2050: Risk, Security, Collapse

“The true worst-case scenario might be one where we don’t venture out from our safe harbors of knowledge to explore the more treacherous shores of uncertainty.” — Dr. Gavin Schmidt, Director of the NASA Goddard Institute for Space Studies

An Australian policy paper warning that society could collapse amid climate change-related strife by 2050 is “plausible” if countries fail to take action, a leading Canadian climate scientist says.

Of course, for many, collapses are already here and ongoing. Since the 1500’s genocide and ecocide have been the proper business of merchants and corporations serving their billionaire masters.

However, this 12 page policy paper paints a scenario in which the international order breaks down after humans fail to band together and address the effects of climate change within the next two decades. Food supplies run low, economies collapse, disease kills millions, natural disasters ravage communities and mass migration strains many nations to the breaking point. Countries stop co-operating, and conflict eventually breaks out, plunging the world into war.

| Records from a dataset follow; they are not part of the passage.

==> src/design/distance_vector_route_node_macros.svh <==
// ----------------------------------------------------------------------------
// Assertion macros for the distance-vector route node.
// Define ASSERT_OFF to compile every assertion away.
// ----------------------------------------------------------------------------
`ifndef DISTANCE_VECTOR_ROUTE_NODE_MACROS_SVH
`define DISTANCE_VECTOR_ROUTE_NODE_MACROS_SVH

`ifndef ASSERT_OFF

// Same-cycle implication, disabled while reset is asserted.
`define DVR_ASSERT_IMP(lbl, clk, rst_n, ante, cons) \
  lbl: assert property (@(posedge clk) disable iff (!rst_n) (ante) |-> (cons)) \
    else $error("dvr assertion failed");

// Next-cycle implication, disabled while reset is asserted.
`define DVR_ASSERT_NXT(lbl, clk, rst_n, ante, cons) \
  lbl: assert property (@(posedge clk) disable iff (!rst_n) (ante) |=> (cons)) \
    else $error("dvr assertion failed");

`else

`define DVR_ASSERT_IMP(lbl, clk, rst_n, ante, cons)
`define DVR_ASSERT_NXT(lbl, clk, rst_n, ante, cons)

`endif

`endif

==> src/design/dvr_pkg.sv <==
// ----------------------------------------------------------------------------
// dvr_pkg
// Shared widths, codes, control types and saturating cost arithmetic.
// ----------------------------------------------------------------------------
package dvr_pkg;

  localparam int NODES      = 4;
  localparam int NODE_W     = $clog2(NODES);
  localparam int COST_W     = 10;
  localparam int CMD_W      = 2;
  localparam int CFG_IDX_W  = 3;
  localparam int CFG_DATA_W = COST_W;

  typedef logic [COST_W-1:0] cost_t;
  typedef logic [NODE_W-1:0] node_t;
  typedef logic [NODES-1:0][COST_W-1:0] row_t;

  localparam cost_t INF_COST = COST_W'(999);

  // Link costs after reset, one per node.
  localparam cost_t LINK_RESET [NODES] = '{COST_W'(1), COST_W'(0), COST_W'(1), COST_W'(999)};
  localparam node_t SELF_RESET = NODE_W'(1);
  localparam logic [NODES-1:0] MASK_RESET = NODES'(5);

  // Command codes.
  localparam logic [CMD_W-1:0] CMD_INIT = 2'd0;
  localparam logic [CMD_W-1:0] CMD_ADV  = 2'd1;
  localparam logic [CMD_W-1:0] CMD_LINK = 2'd2;
  localparam logic [CMD_W-1:0] CMD_NONE = 2'd3;

  // Configuration register indexes.
  localparam logic [CFG_IDX_W-1:0] REG_LINK_0 = 3'd0;
  localparam logic [CFG_IDX_W-1:0] REG_LINK_3 = 3'd3;
  localparam logic [CFG_IDX_W-1:0] REG_SELF   = 3'd4;
  localparam logic [CFG_IDX_W-1:0] REG_MASK   = 3'd5;

  // Controller to datapath.
  typedef struct packed {
    logic  cap;
    logic  rd_en;
    logic  rd_peer;
    node_t rd_row;
    logic  ld_diag;
    logic  clr_chg;
    logic  wr_en;
    node_t wr_row;
    logic  pkt_load;
    node_t pkt_dest;
    logic  pkt_last;
  } dvr_cmd_t;

  // Datapath to controller.
  typedef struct packed {
    logic [CMD_W-1:0] cmd_code;
    logic             changed_any;
    logic [NODES-1:0] elig;
  } dvr_sts_t;

  function automatic cost_t sat(input cost_t v);
    return (v >= INF_COST) ? INF_COST : v;
  endfunction

  function automatic cost_t sat_add(input cost_t a, input cost_t b);
    logic [COST_W:0] s;
    s = {1'b0, a} + {1'b0, b};
    if (a >= INF_COST || b >= INF_COST || s >= {1'b0, INF_COST}) begin
      return INF_COST;
    end
    return s[COST_W-1:0];
  endfunction

endpackage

“This scenario provides a glimpse into a world of ‘outright chaos’ on a path to the end of human civilization and modern society as we know it,” authors David Spratt and Ian Dunlop write.

Their paper is published through the Breakthrough National Centre for Climate Restoration, an independent think tank based in Australia.

READ THE OVERVIEW BELOW:

Existential climate-related security risk: A scenario approach (May 2019)

OVERVIEW

● Analysis of climate-related security threats depends significantly on understanding the strengths and limitations of climate science projections. Much scientific knowledge produced for climate policy-making is conservative and reticent.

● Climate change now represents a near- to mid-term existential threat to human civilisation. A new approach to climate-related security risk-management is thus required, giving particular attention to the high-end and difficult-to-quantify “fat-tail” possibilities.

● This may be most effectively explored by scenario analysis. A 2050 scenario is outlined in which accelerating climate- change impacts pose large negative consequences to humanity which might not be undone for centuries.

● To reduce such risks and to sustain human civilisation, it is essential to build a zero-emissions industrial system very quickly. This requires the global mobilisation of resources on an emergency basis, akin to a wartime level of response.

INTRODUCTION

Climate change intersects with pre-existing national security risks to function as a threat multiplier and accelerant to instability, contributing to escalating cycles of humanitarian and socio-political crises, conflict and forced migration.

Climate-change impacts on food and water systems, declining crop yields and rising food prices driven by drought, wildfire and harvest failures have already become catalysts for social breakdown and conflict across the Middle East, the Maghreb and the Sahel, contributing to the European migration crisis.

Understanding and foreseeing such events depends crucially on an appreciation of the real strengths and limitations of climate-science
projections, and the application of risk-management frameworks which differ fundamentally from conventional practice.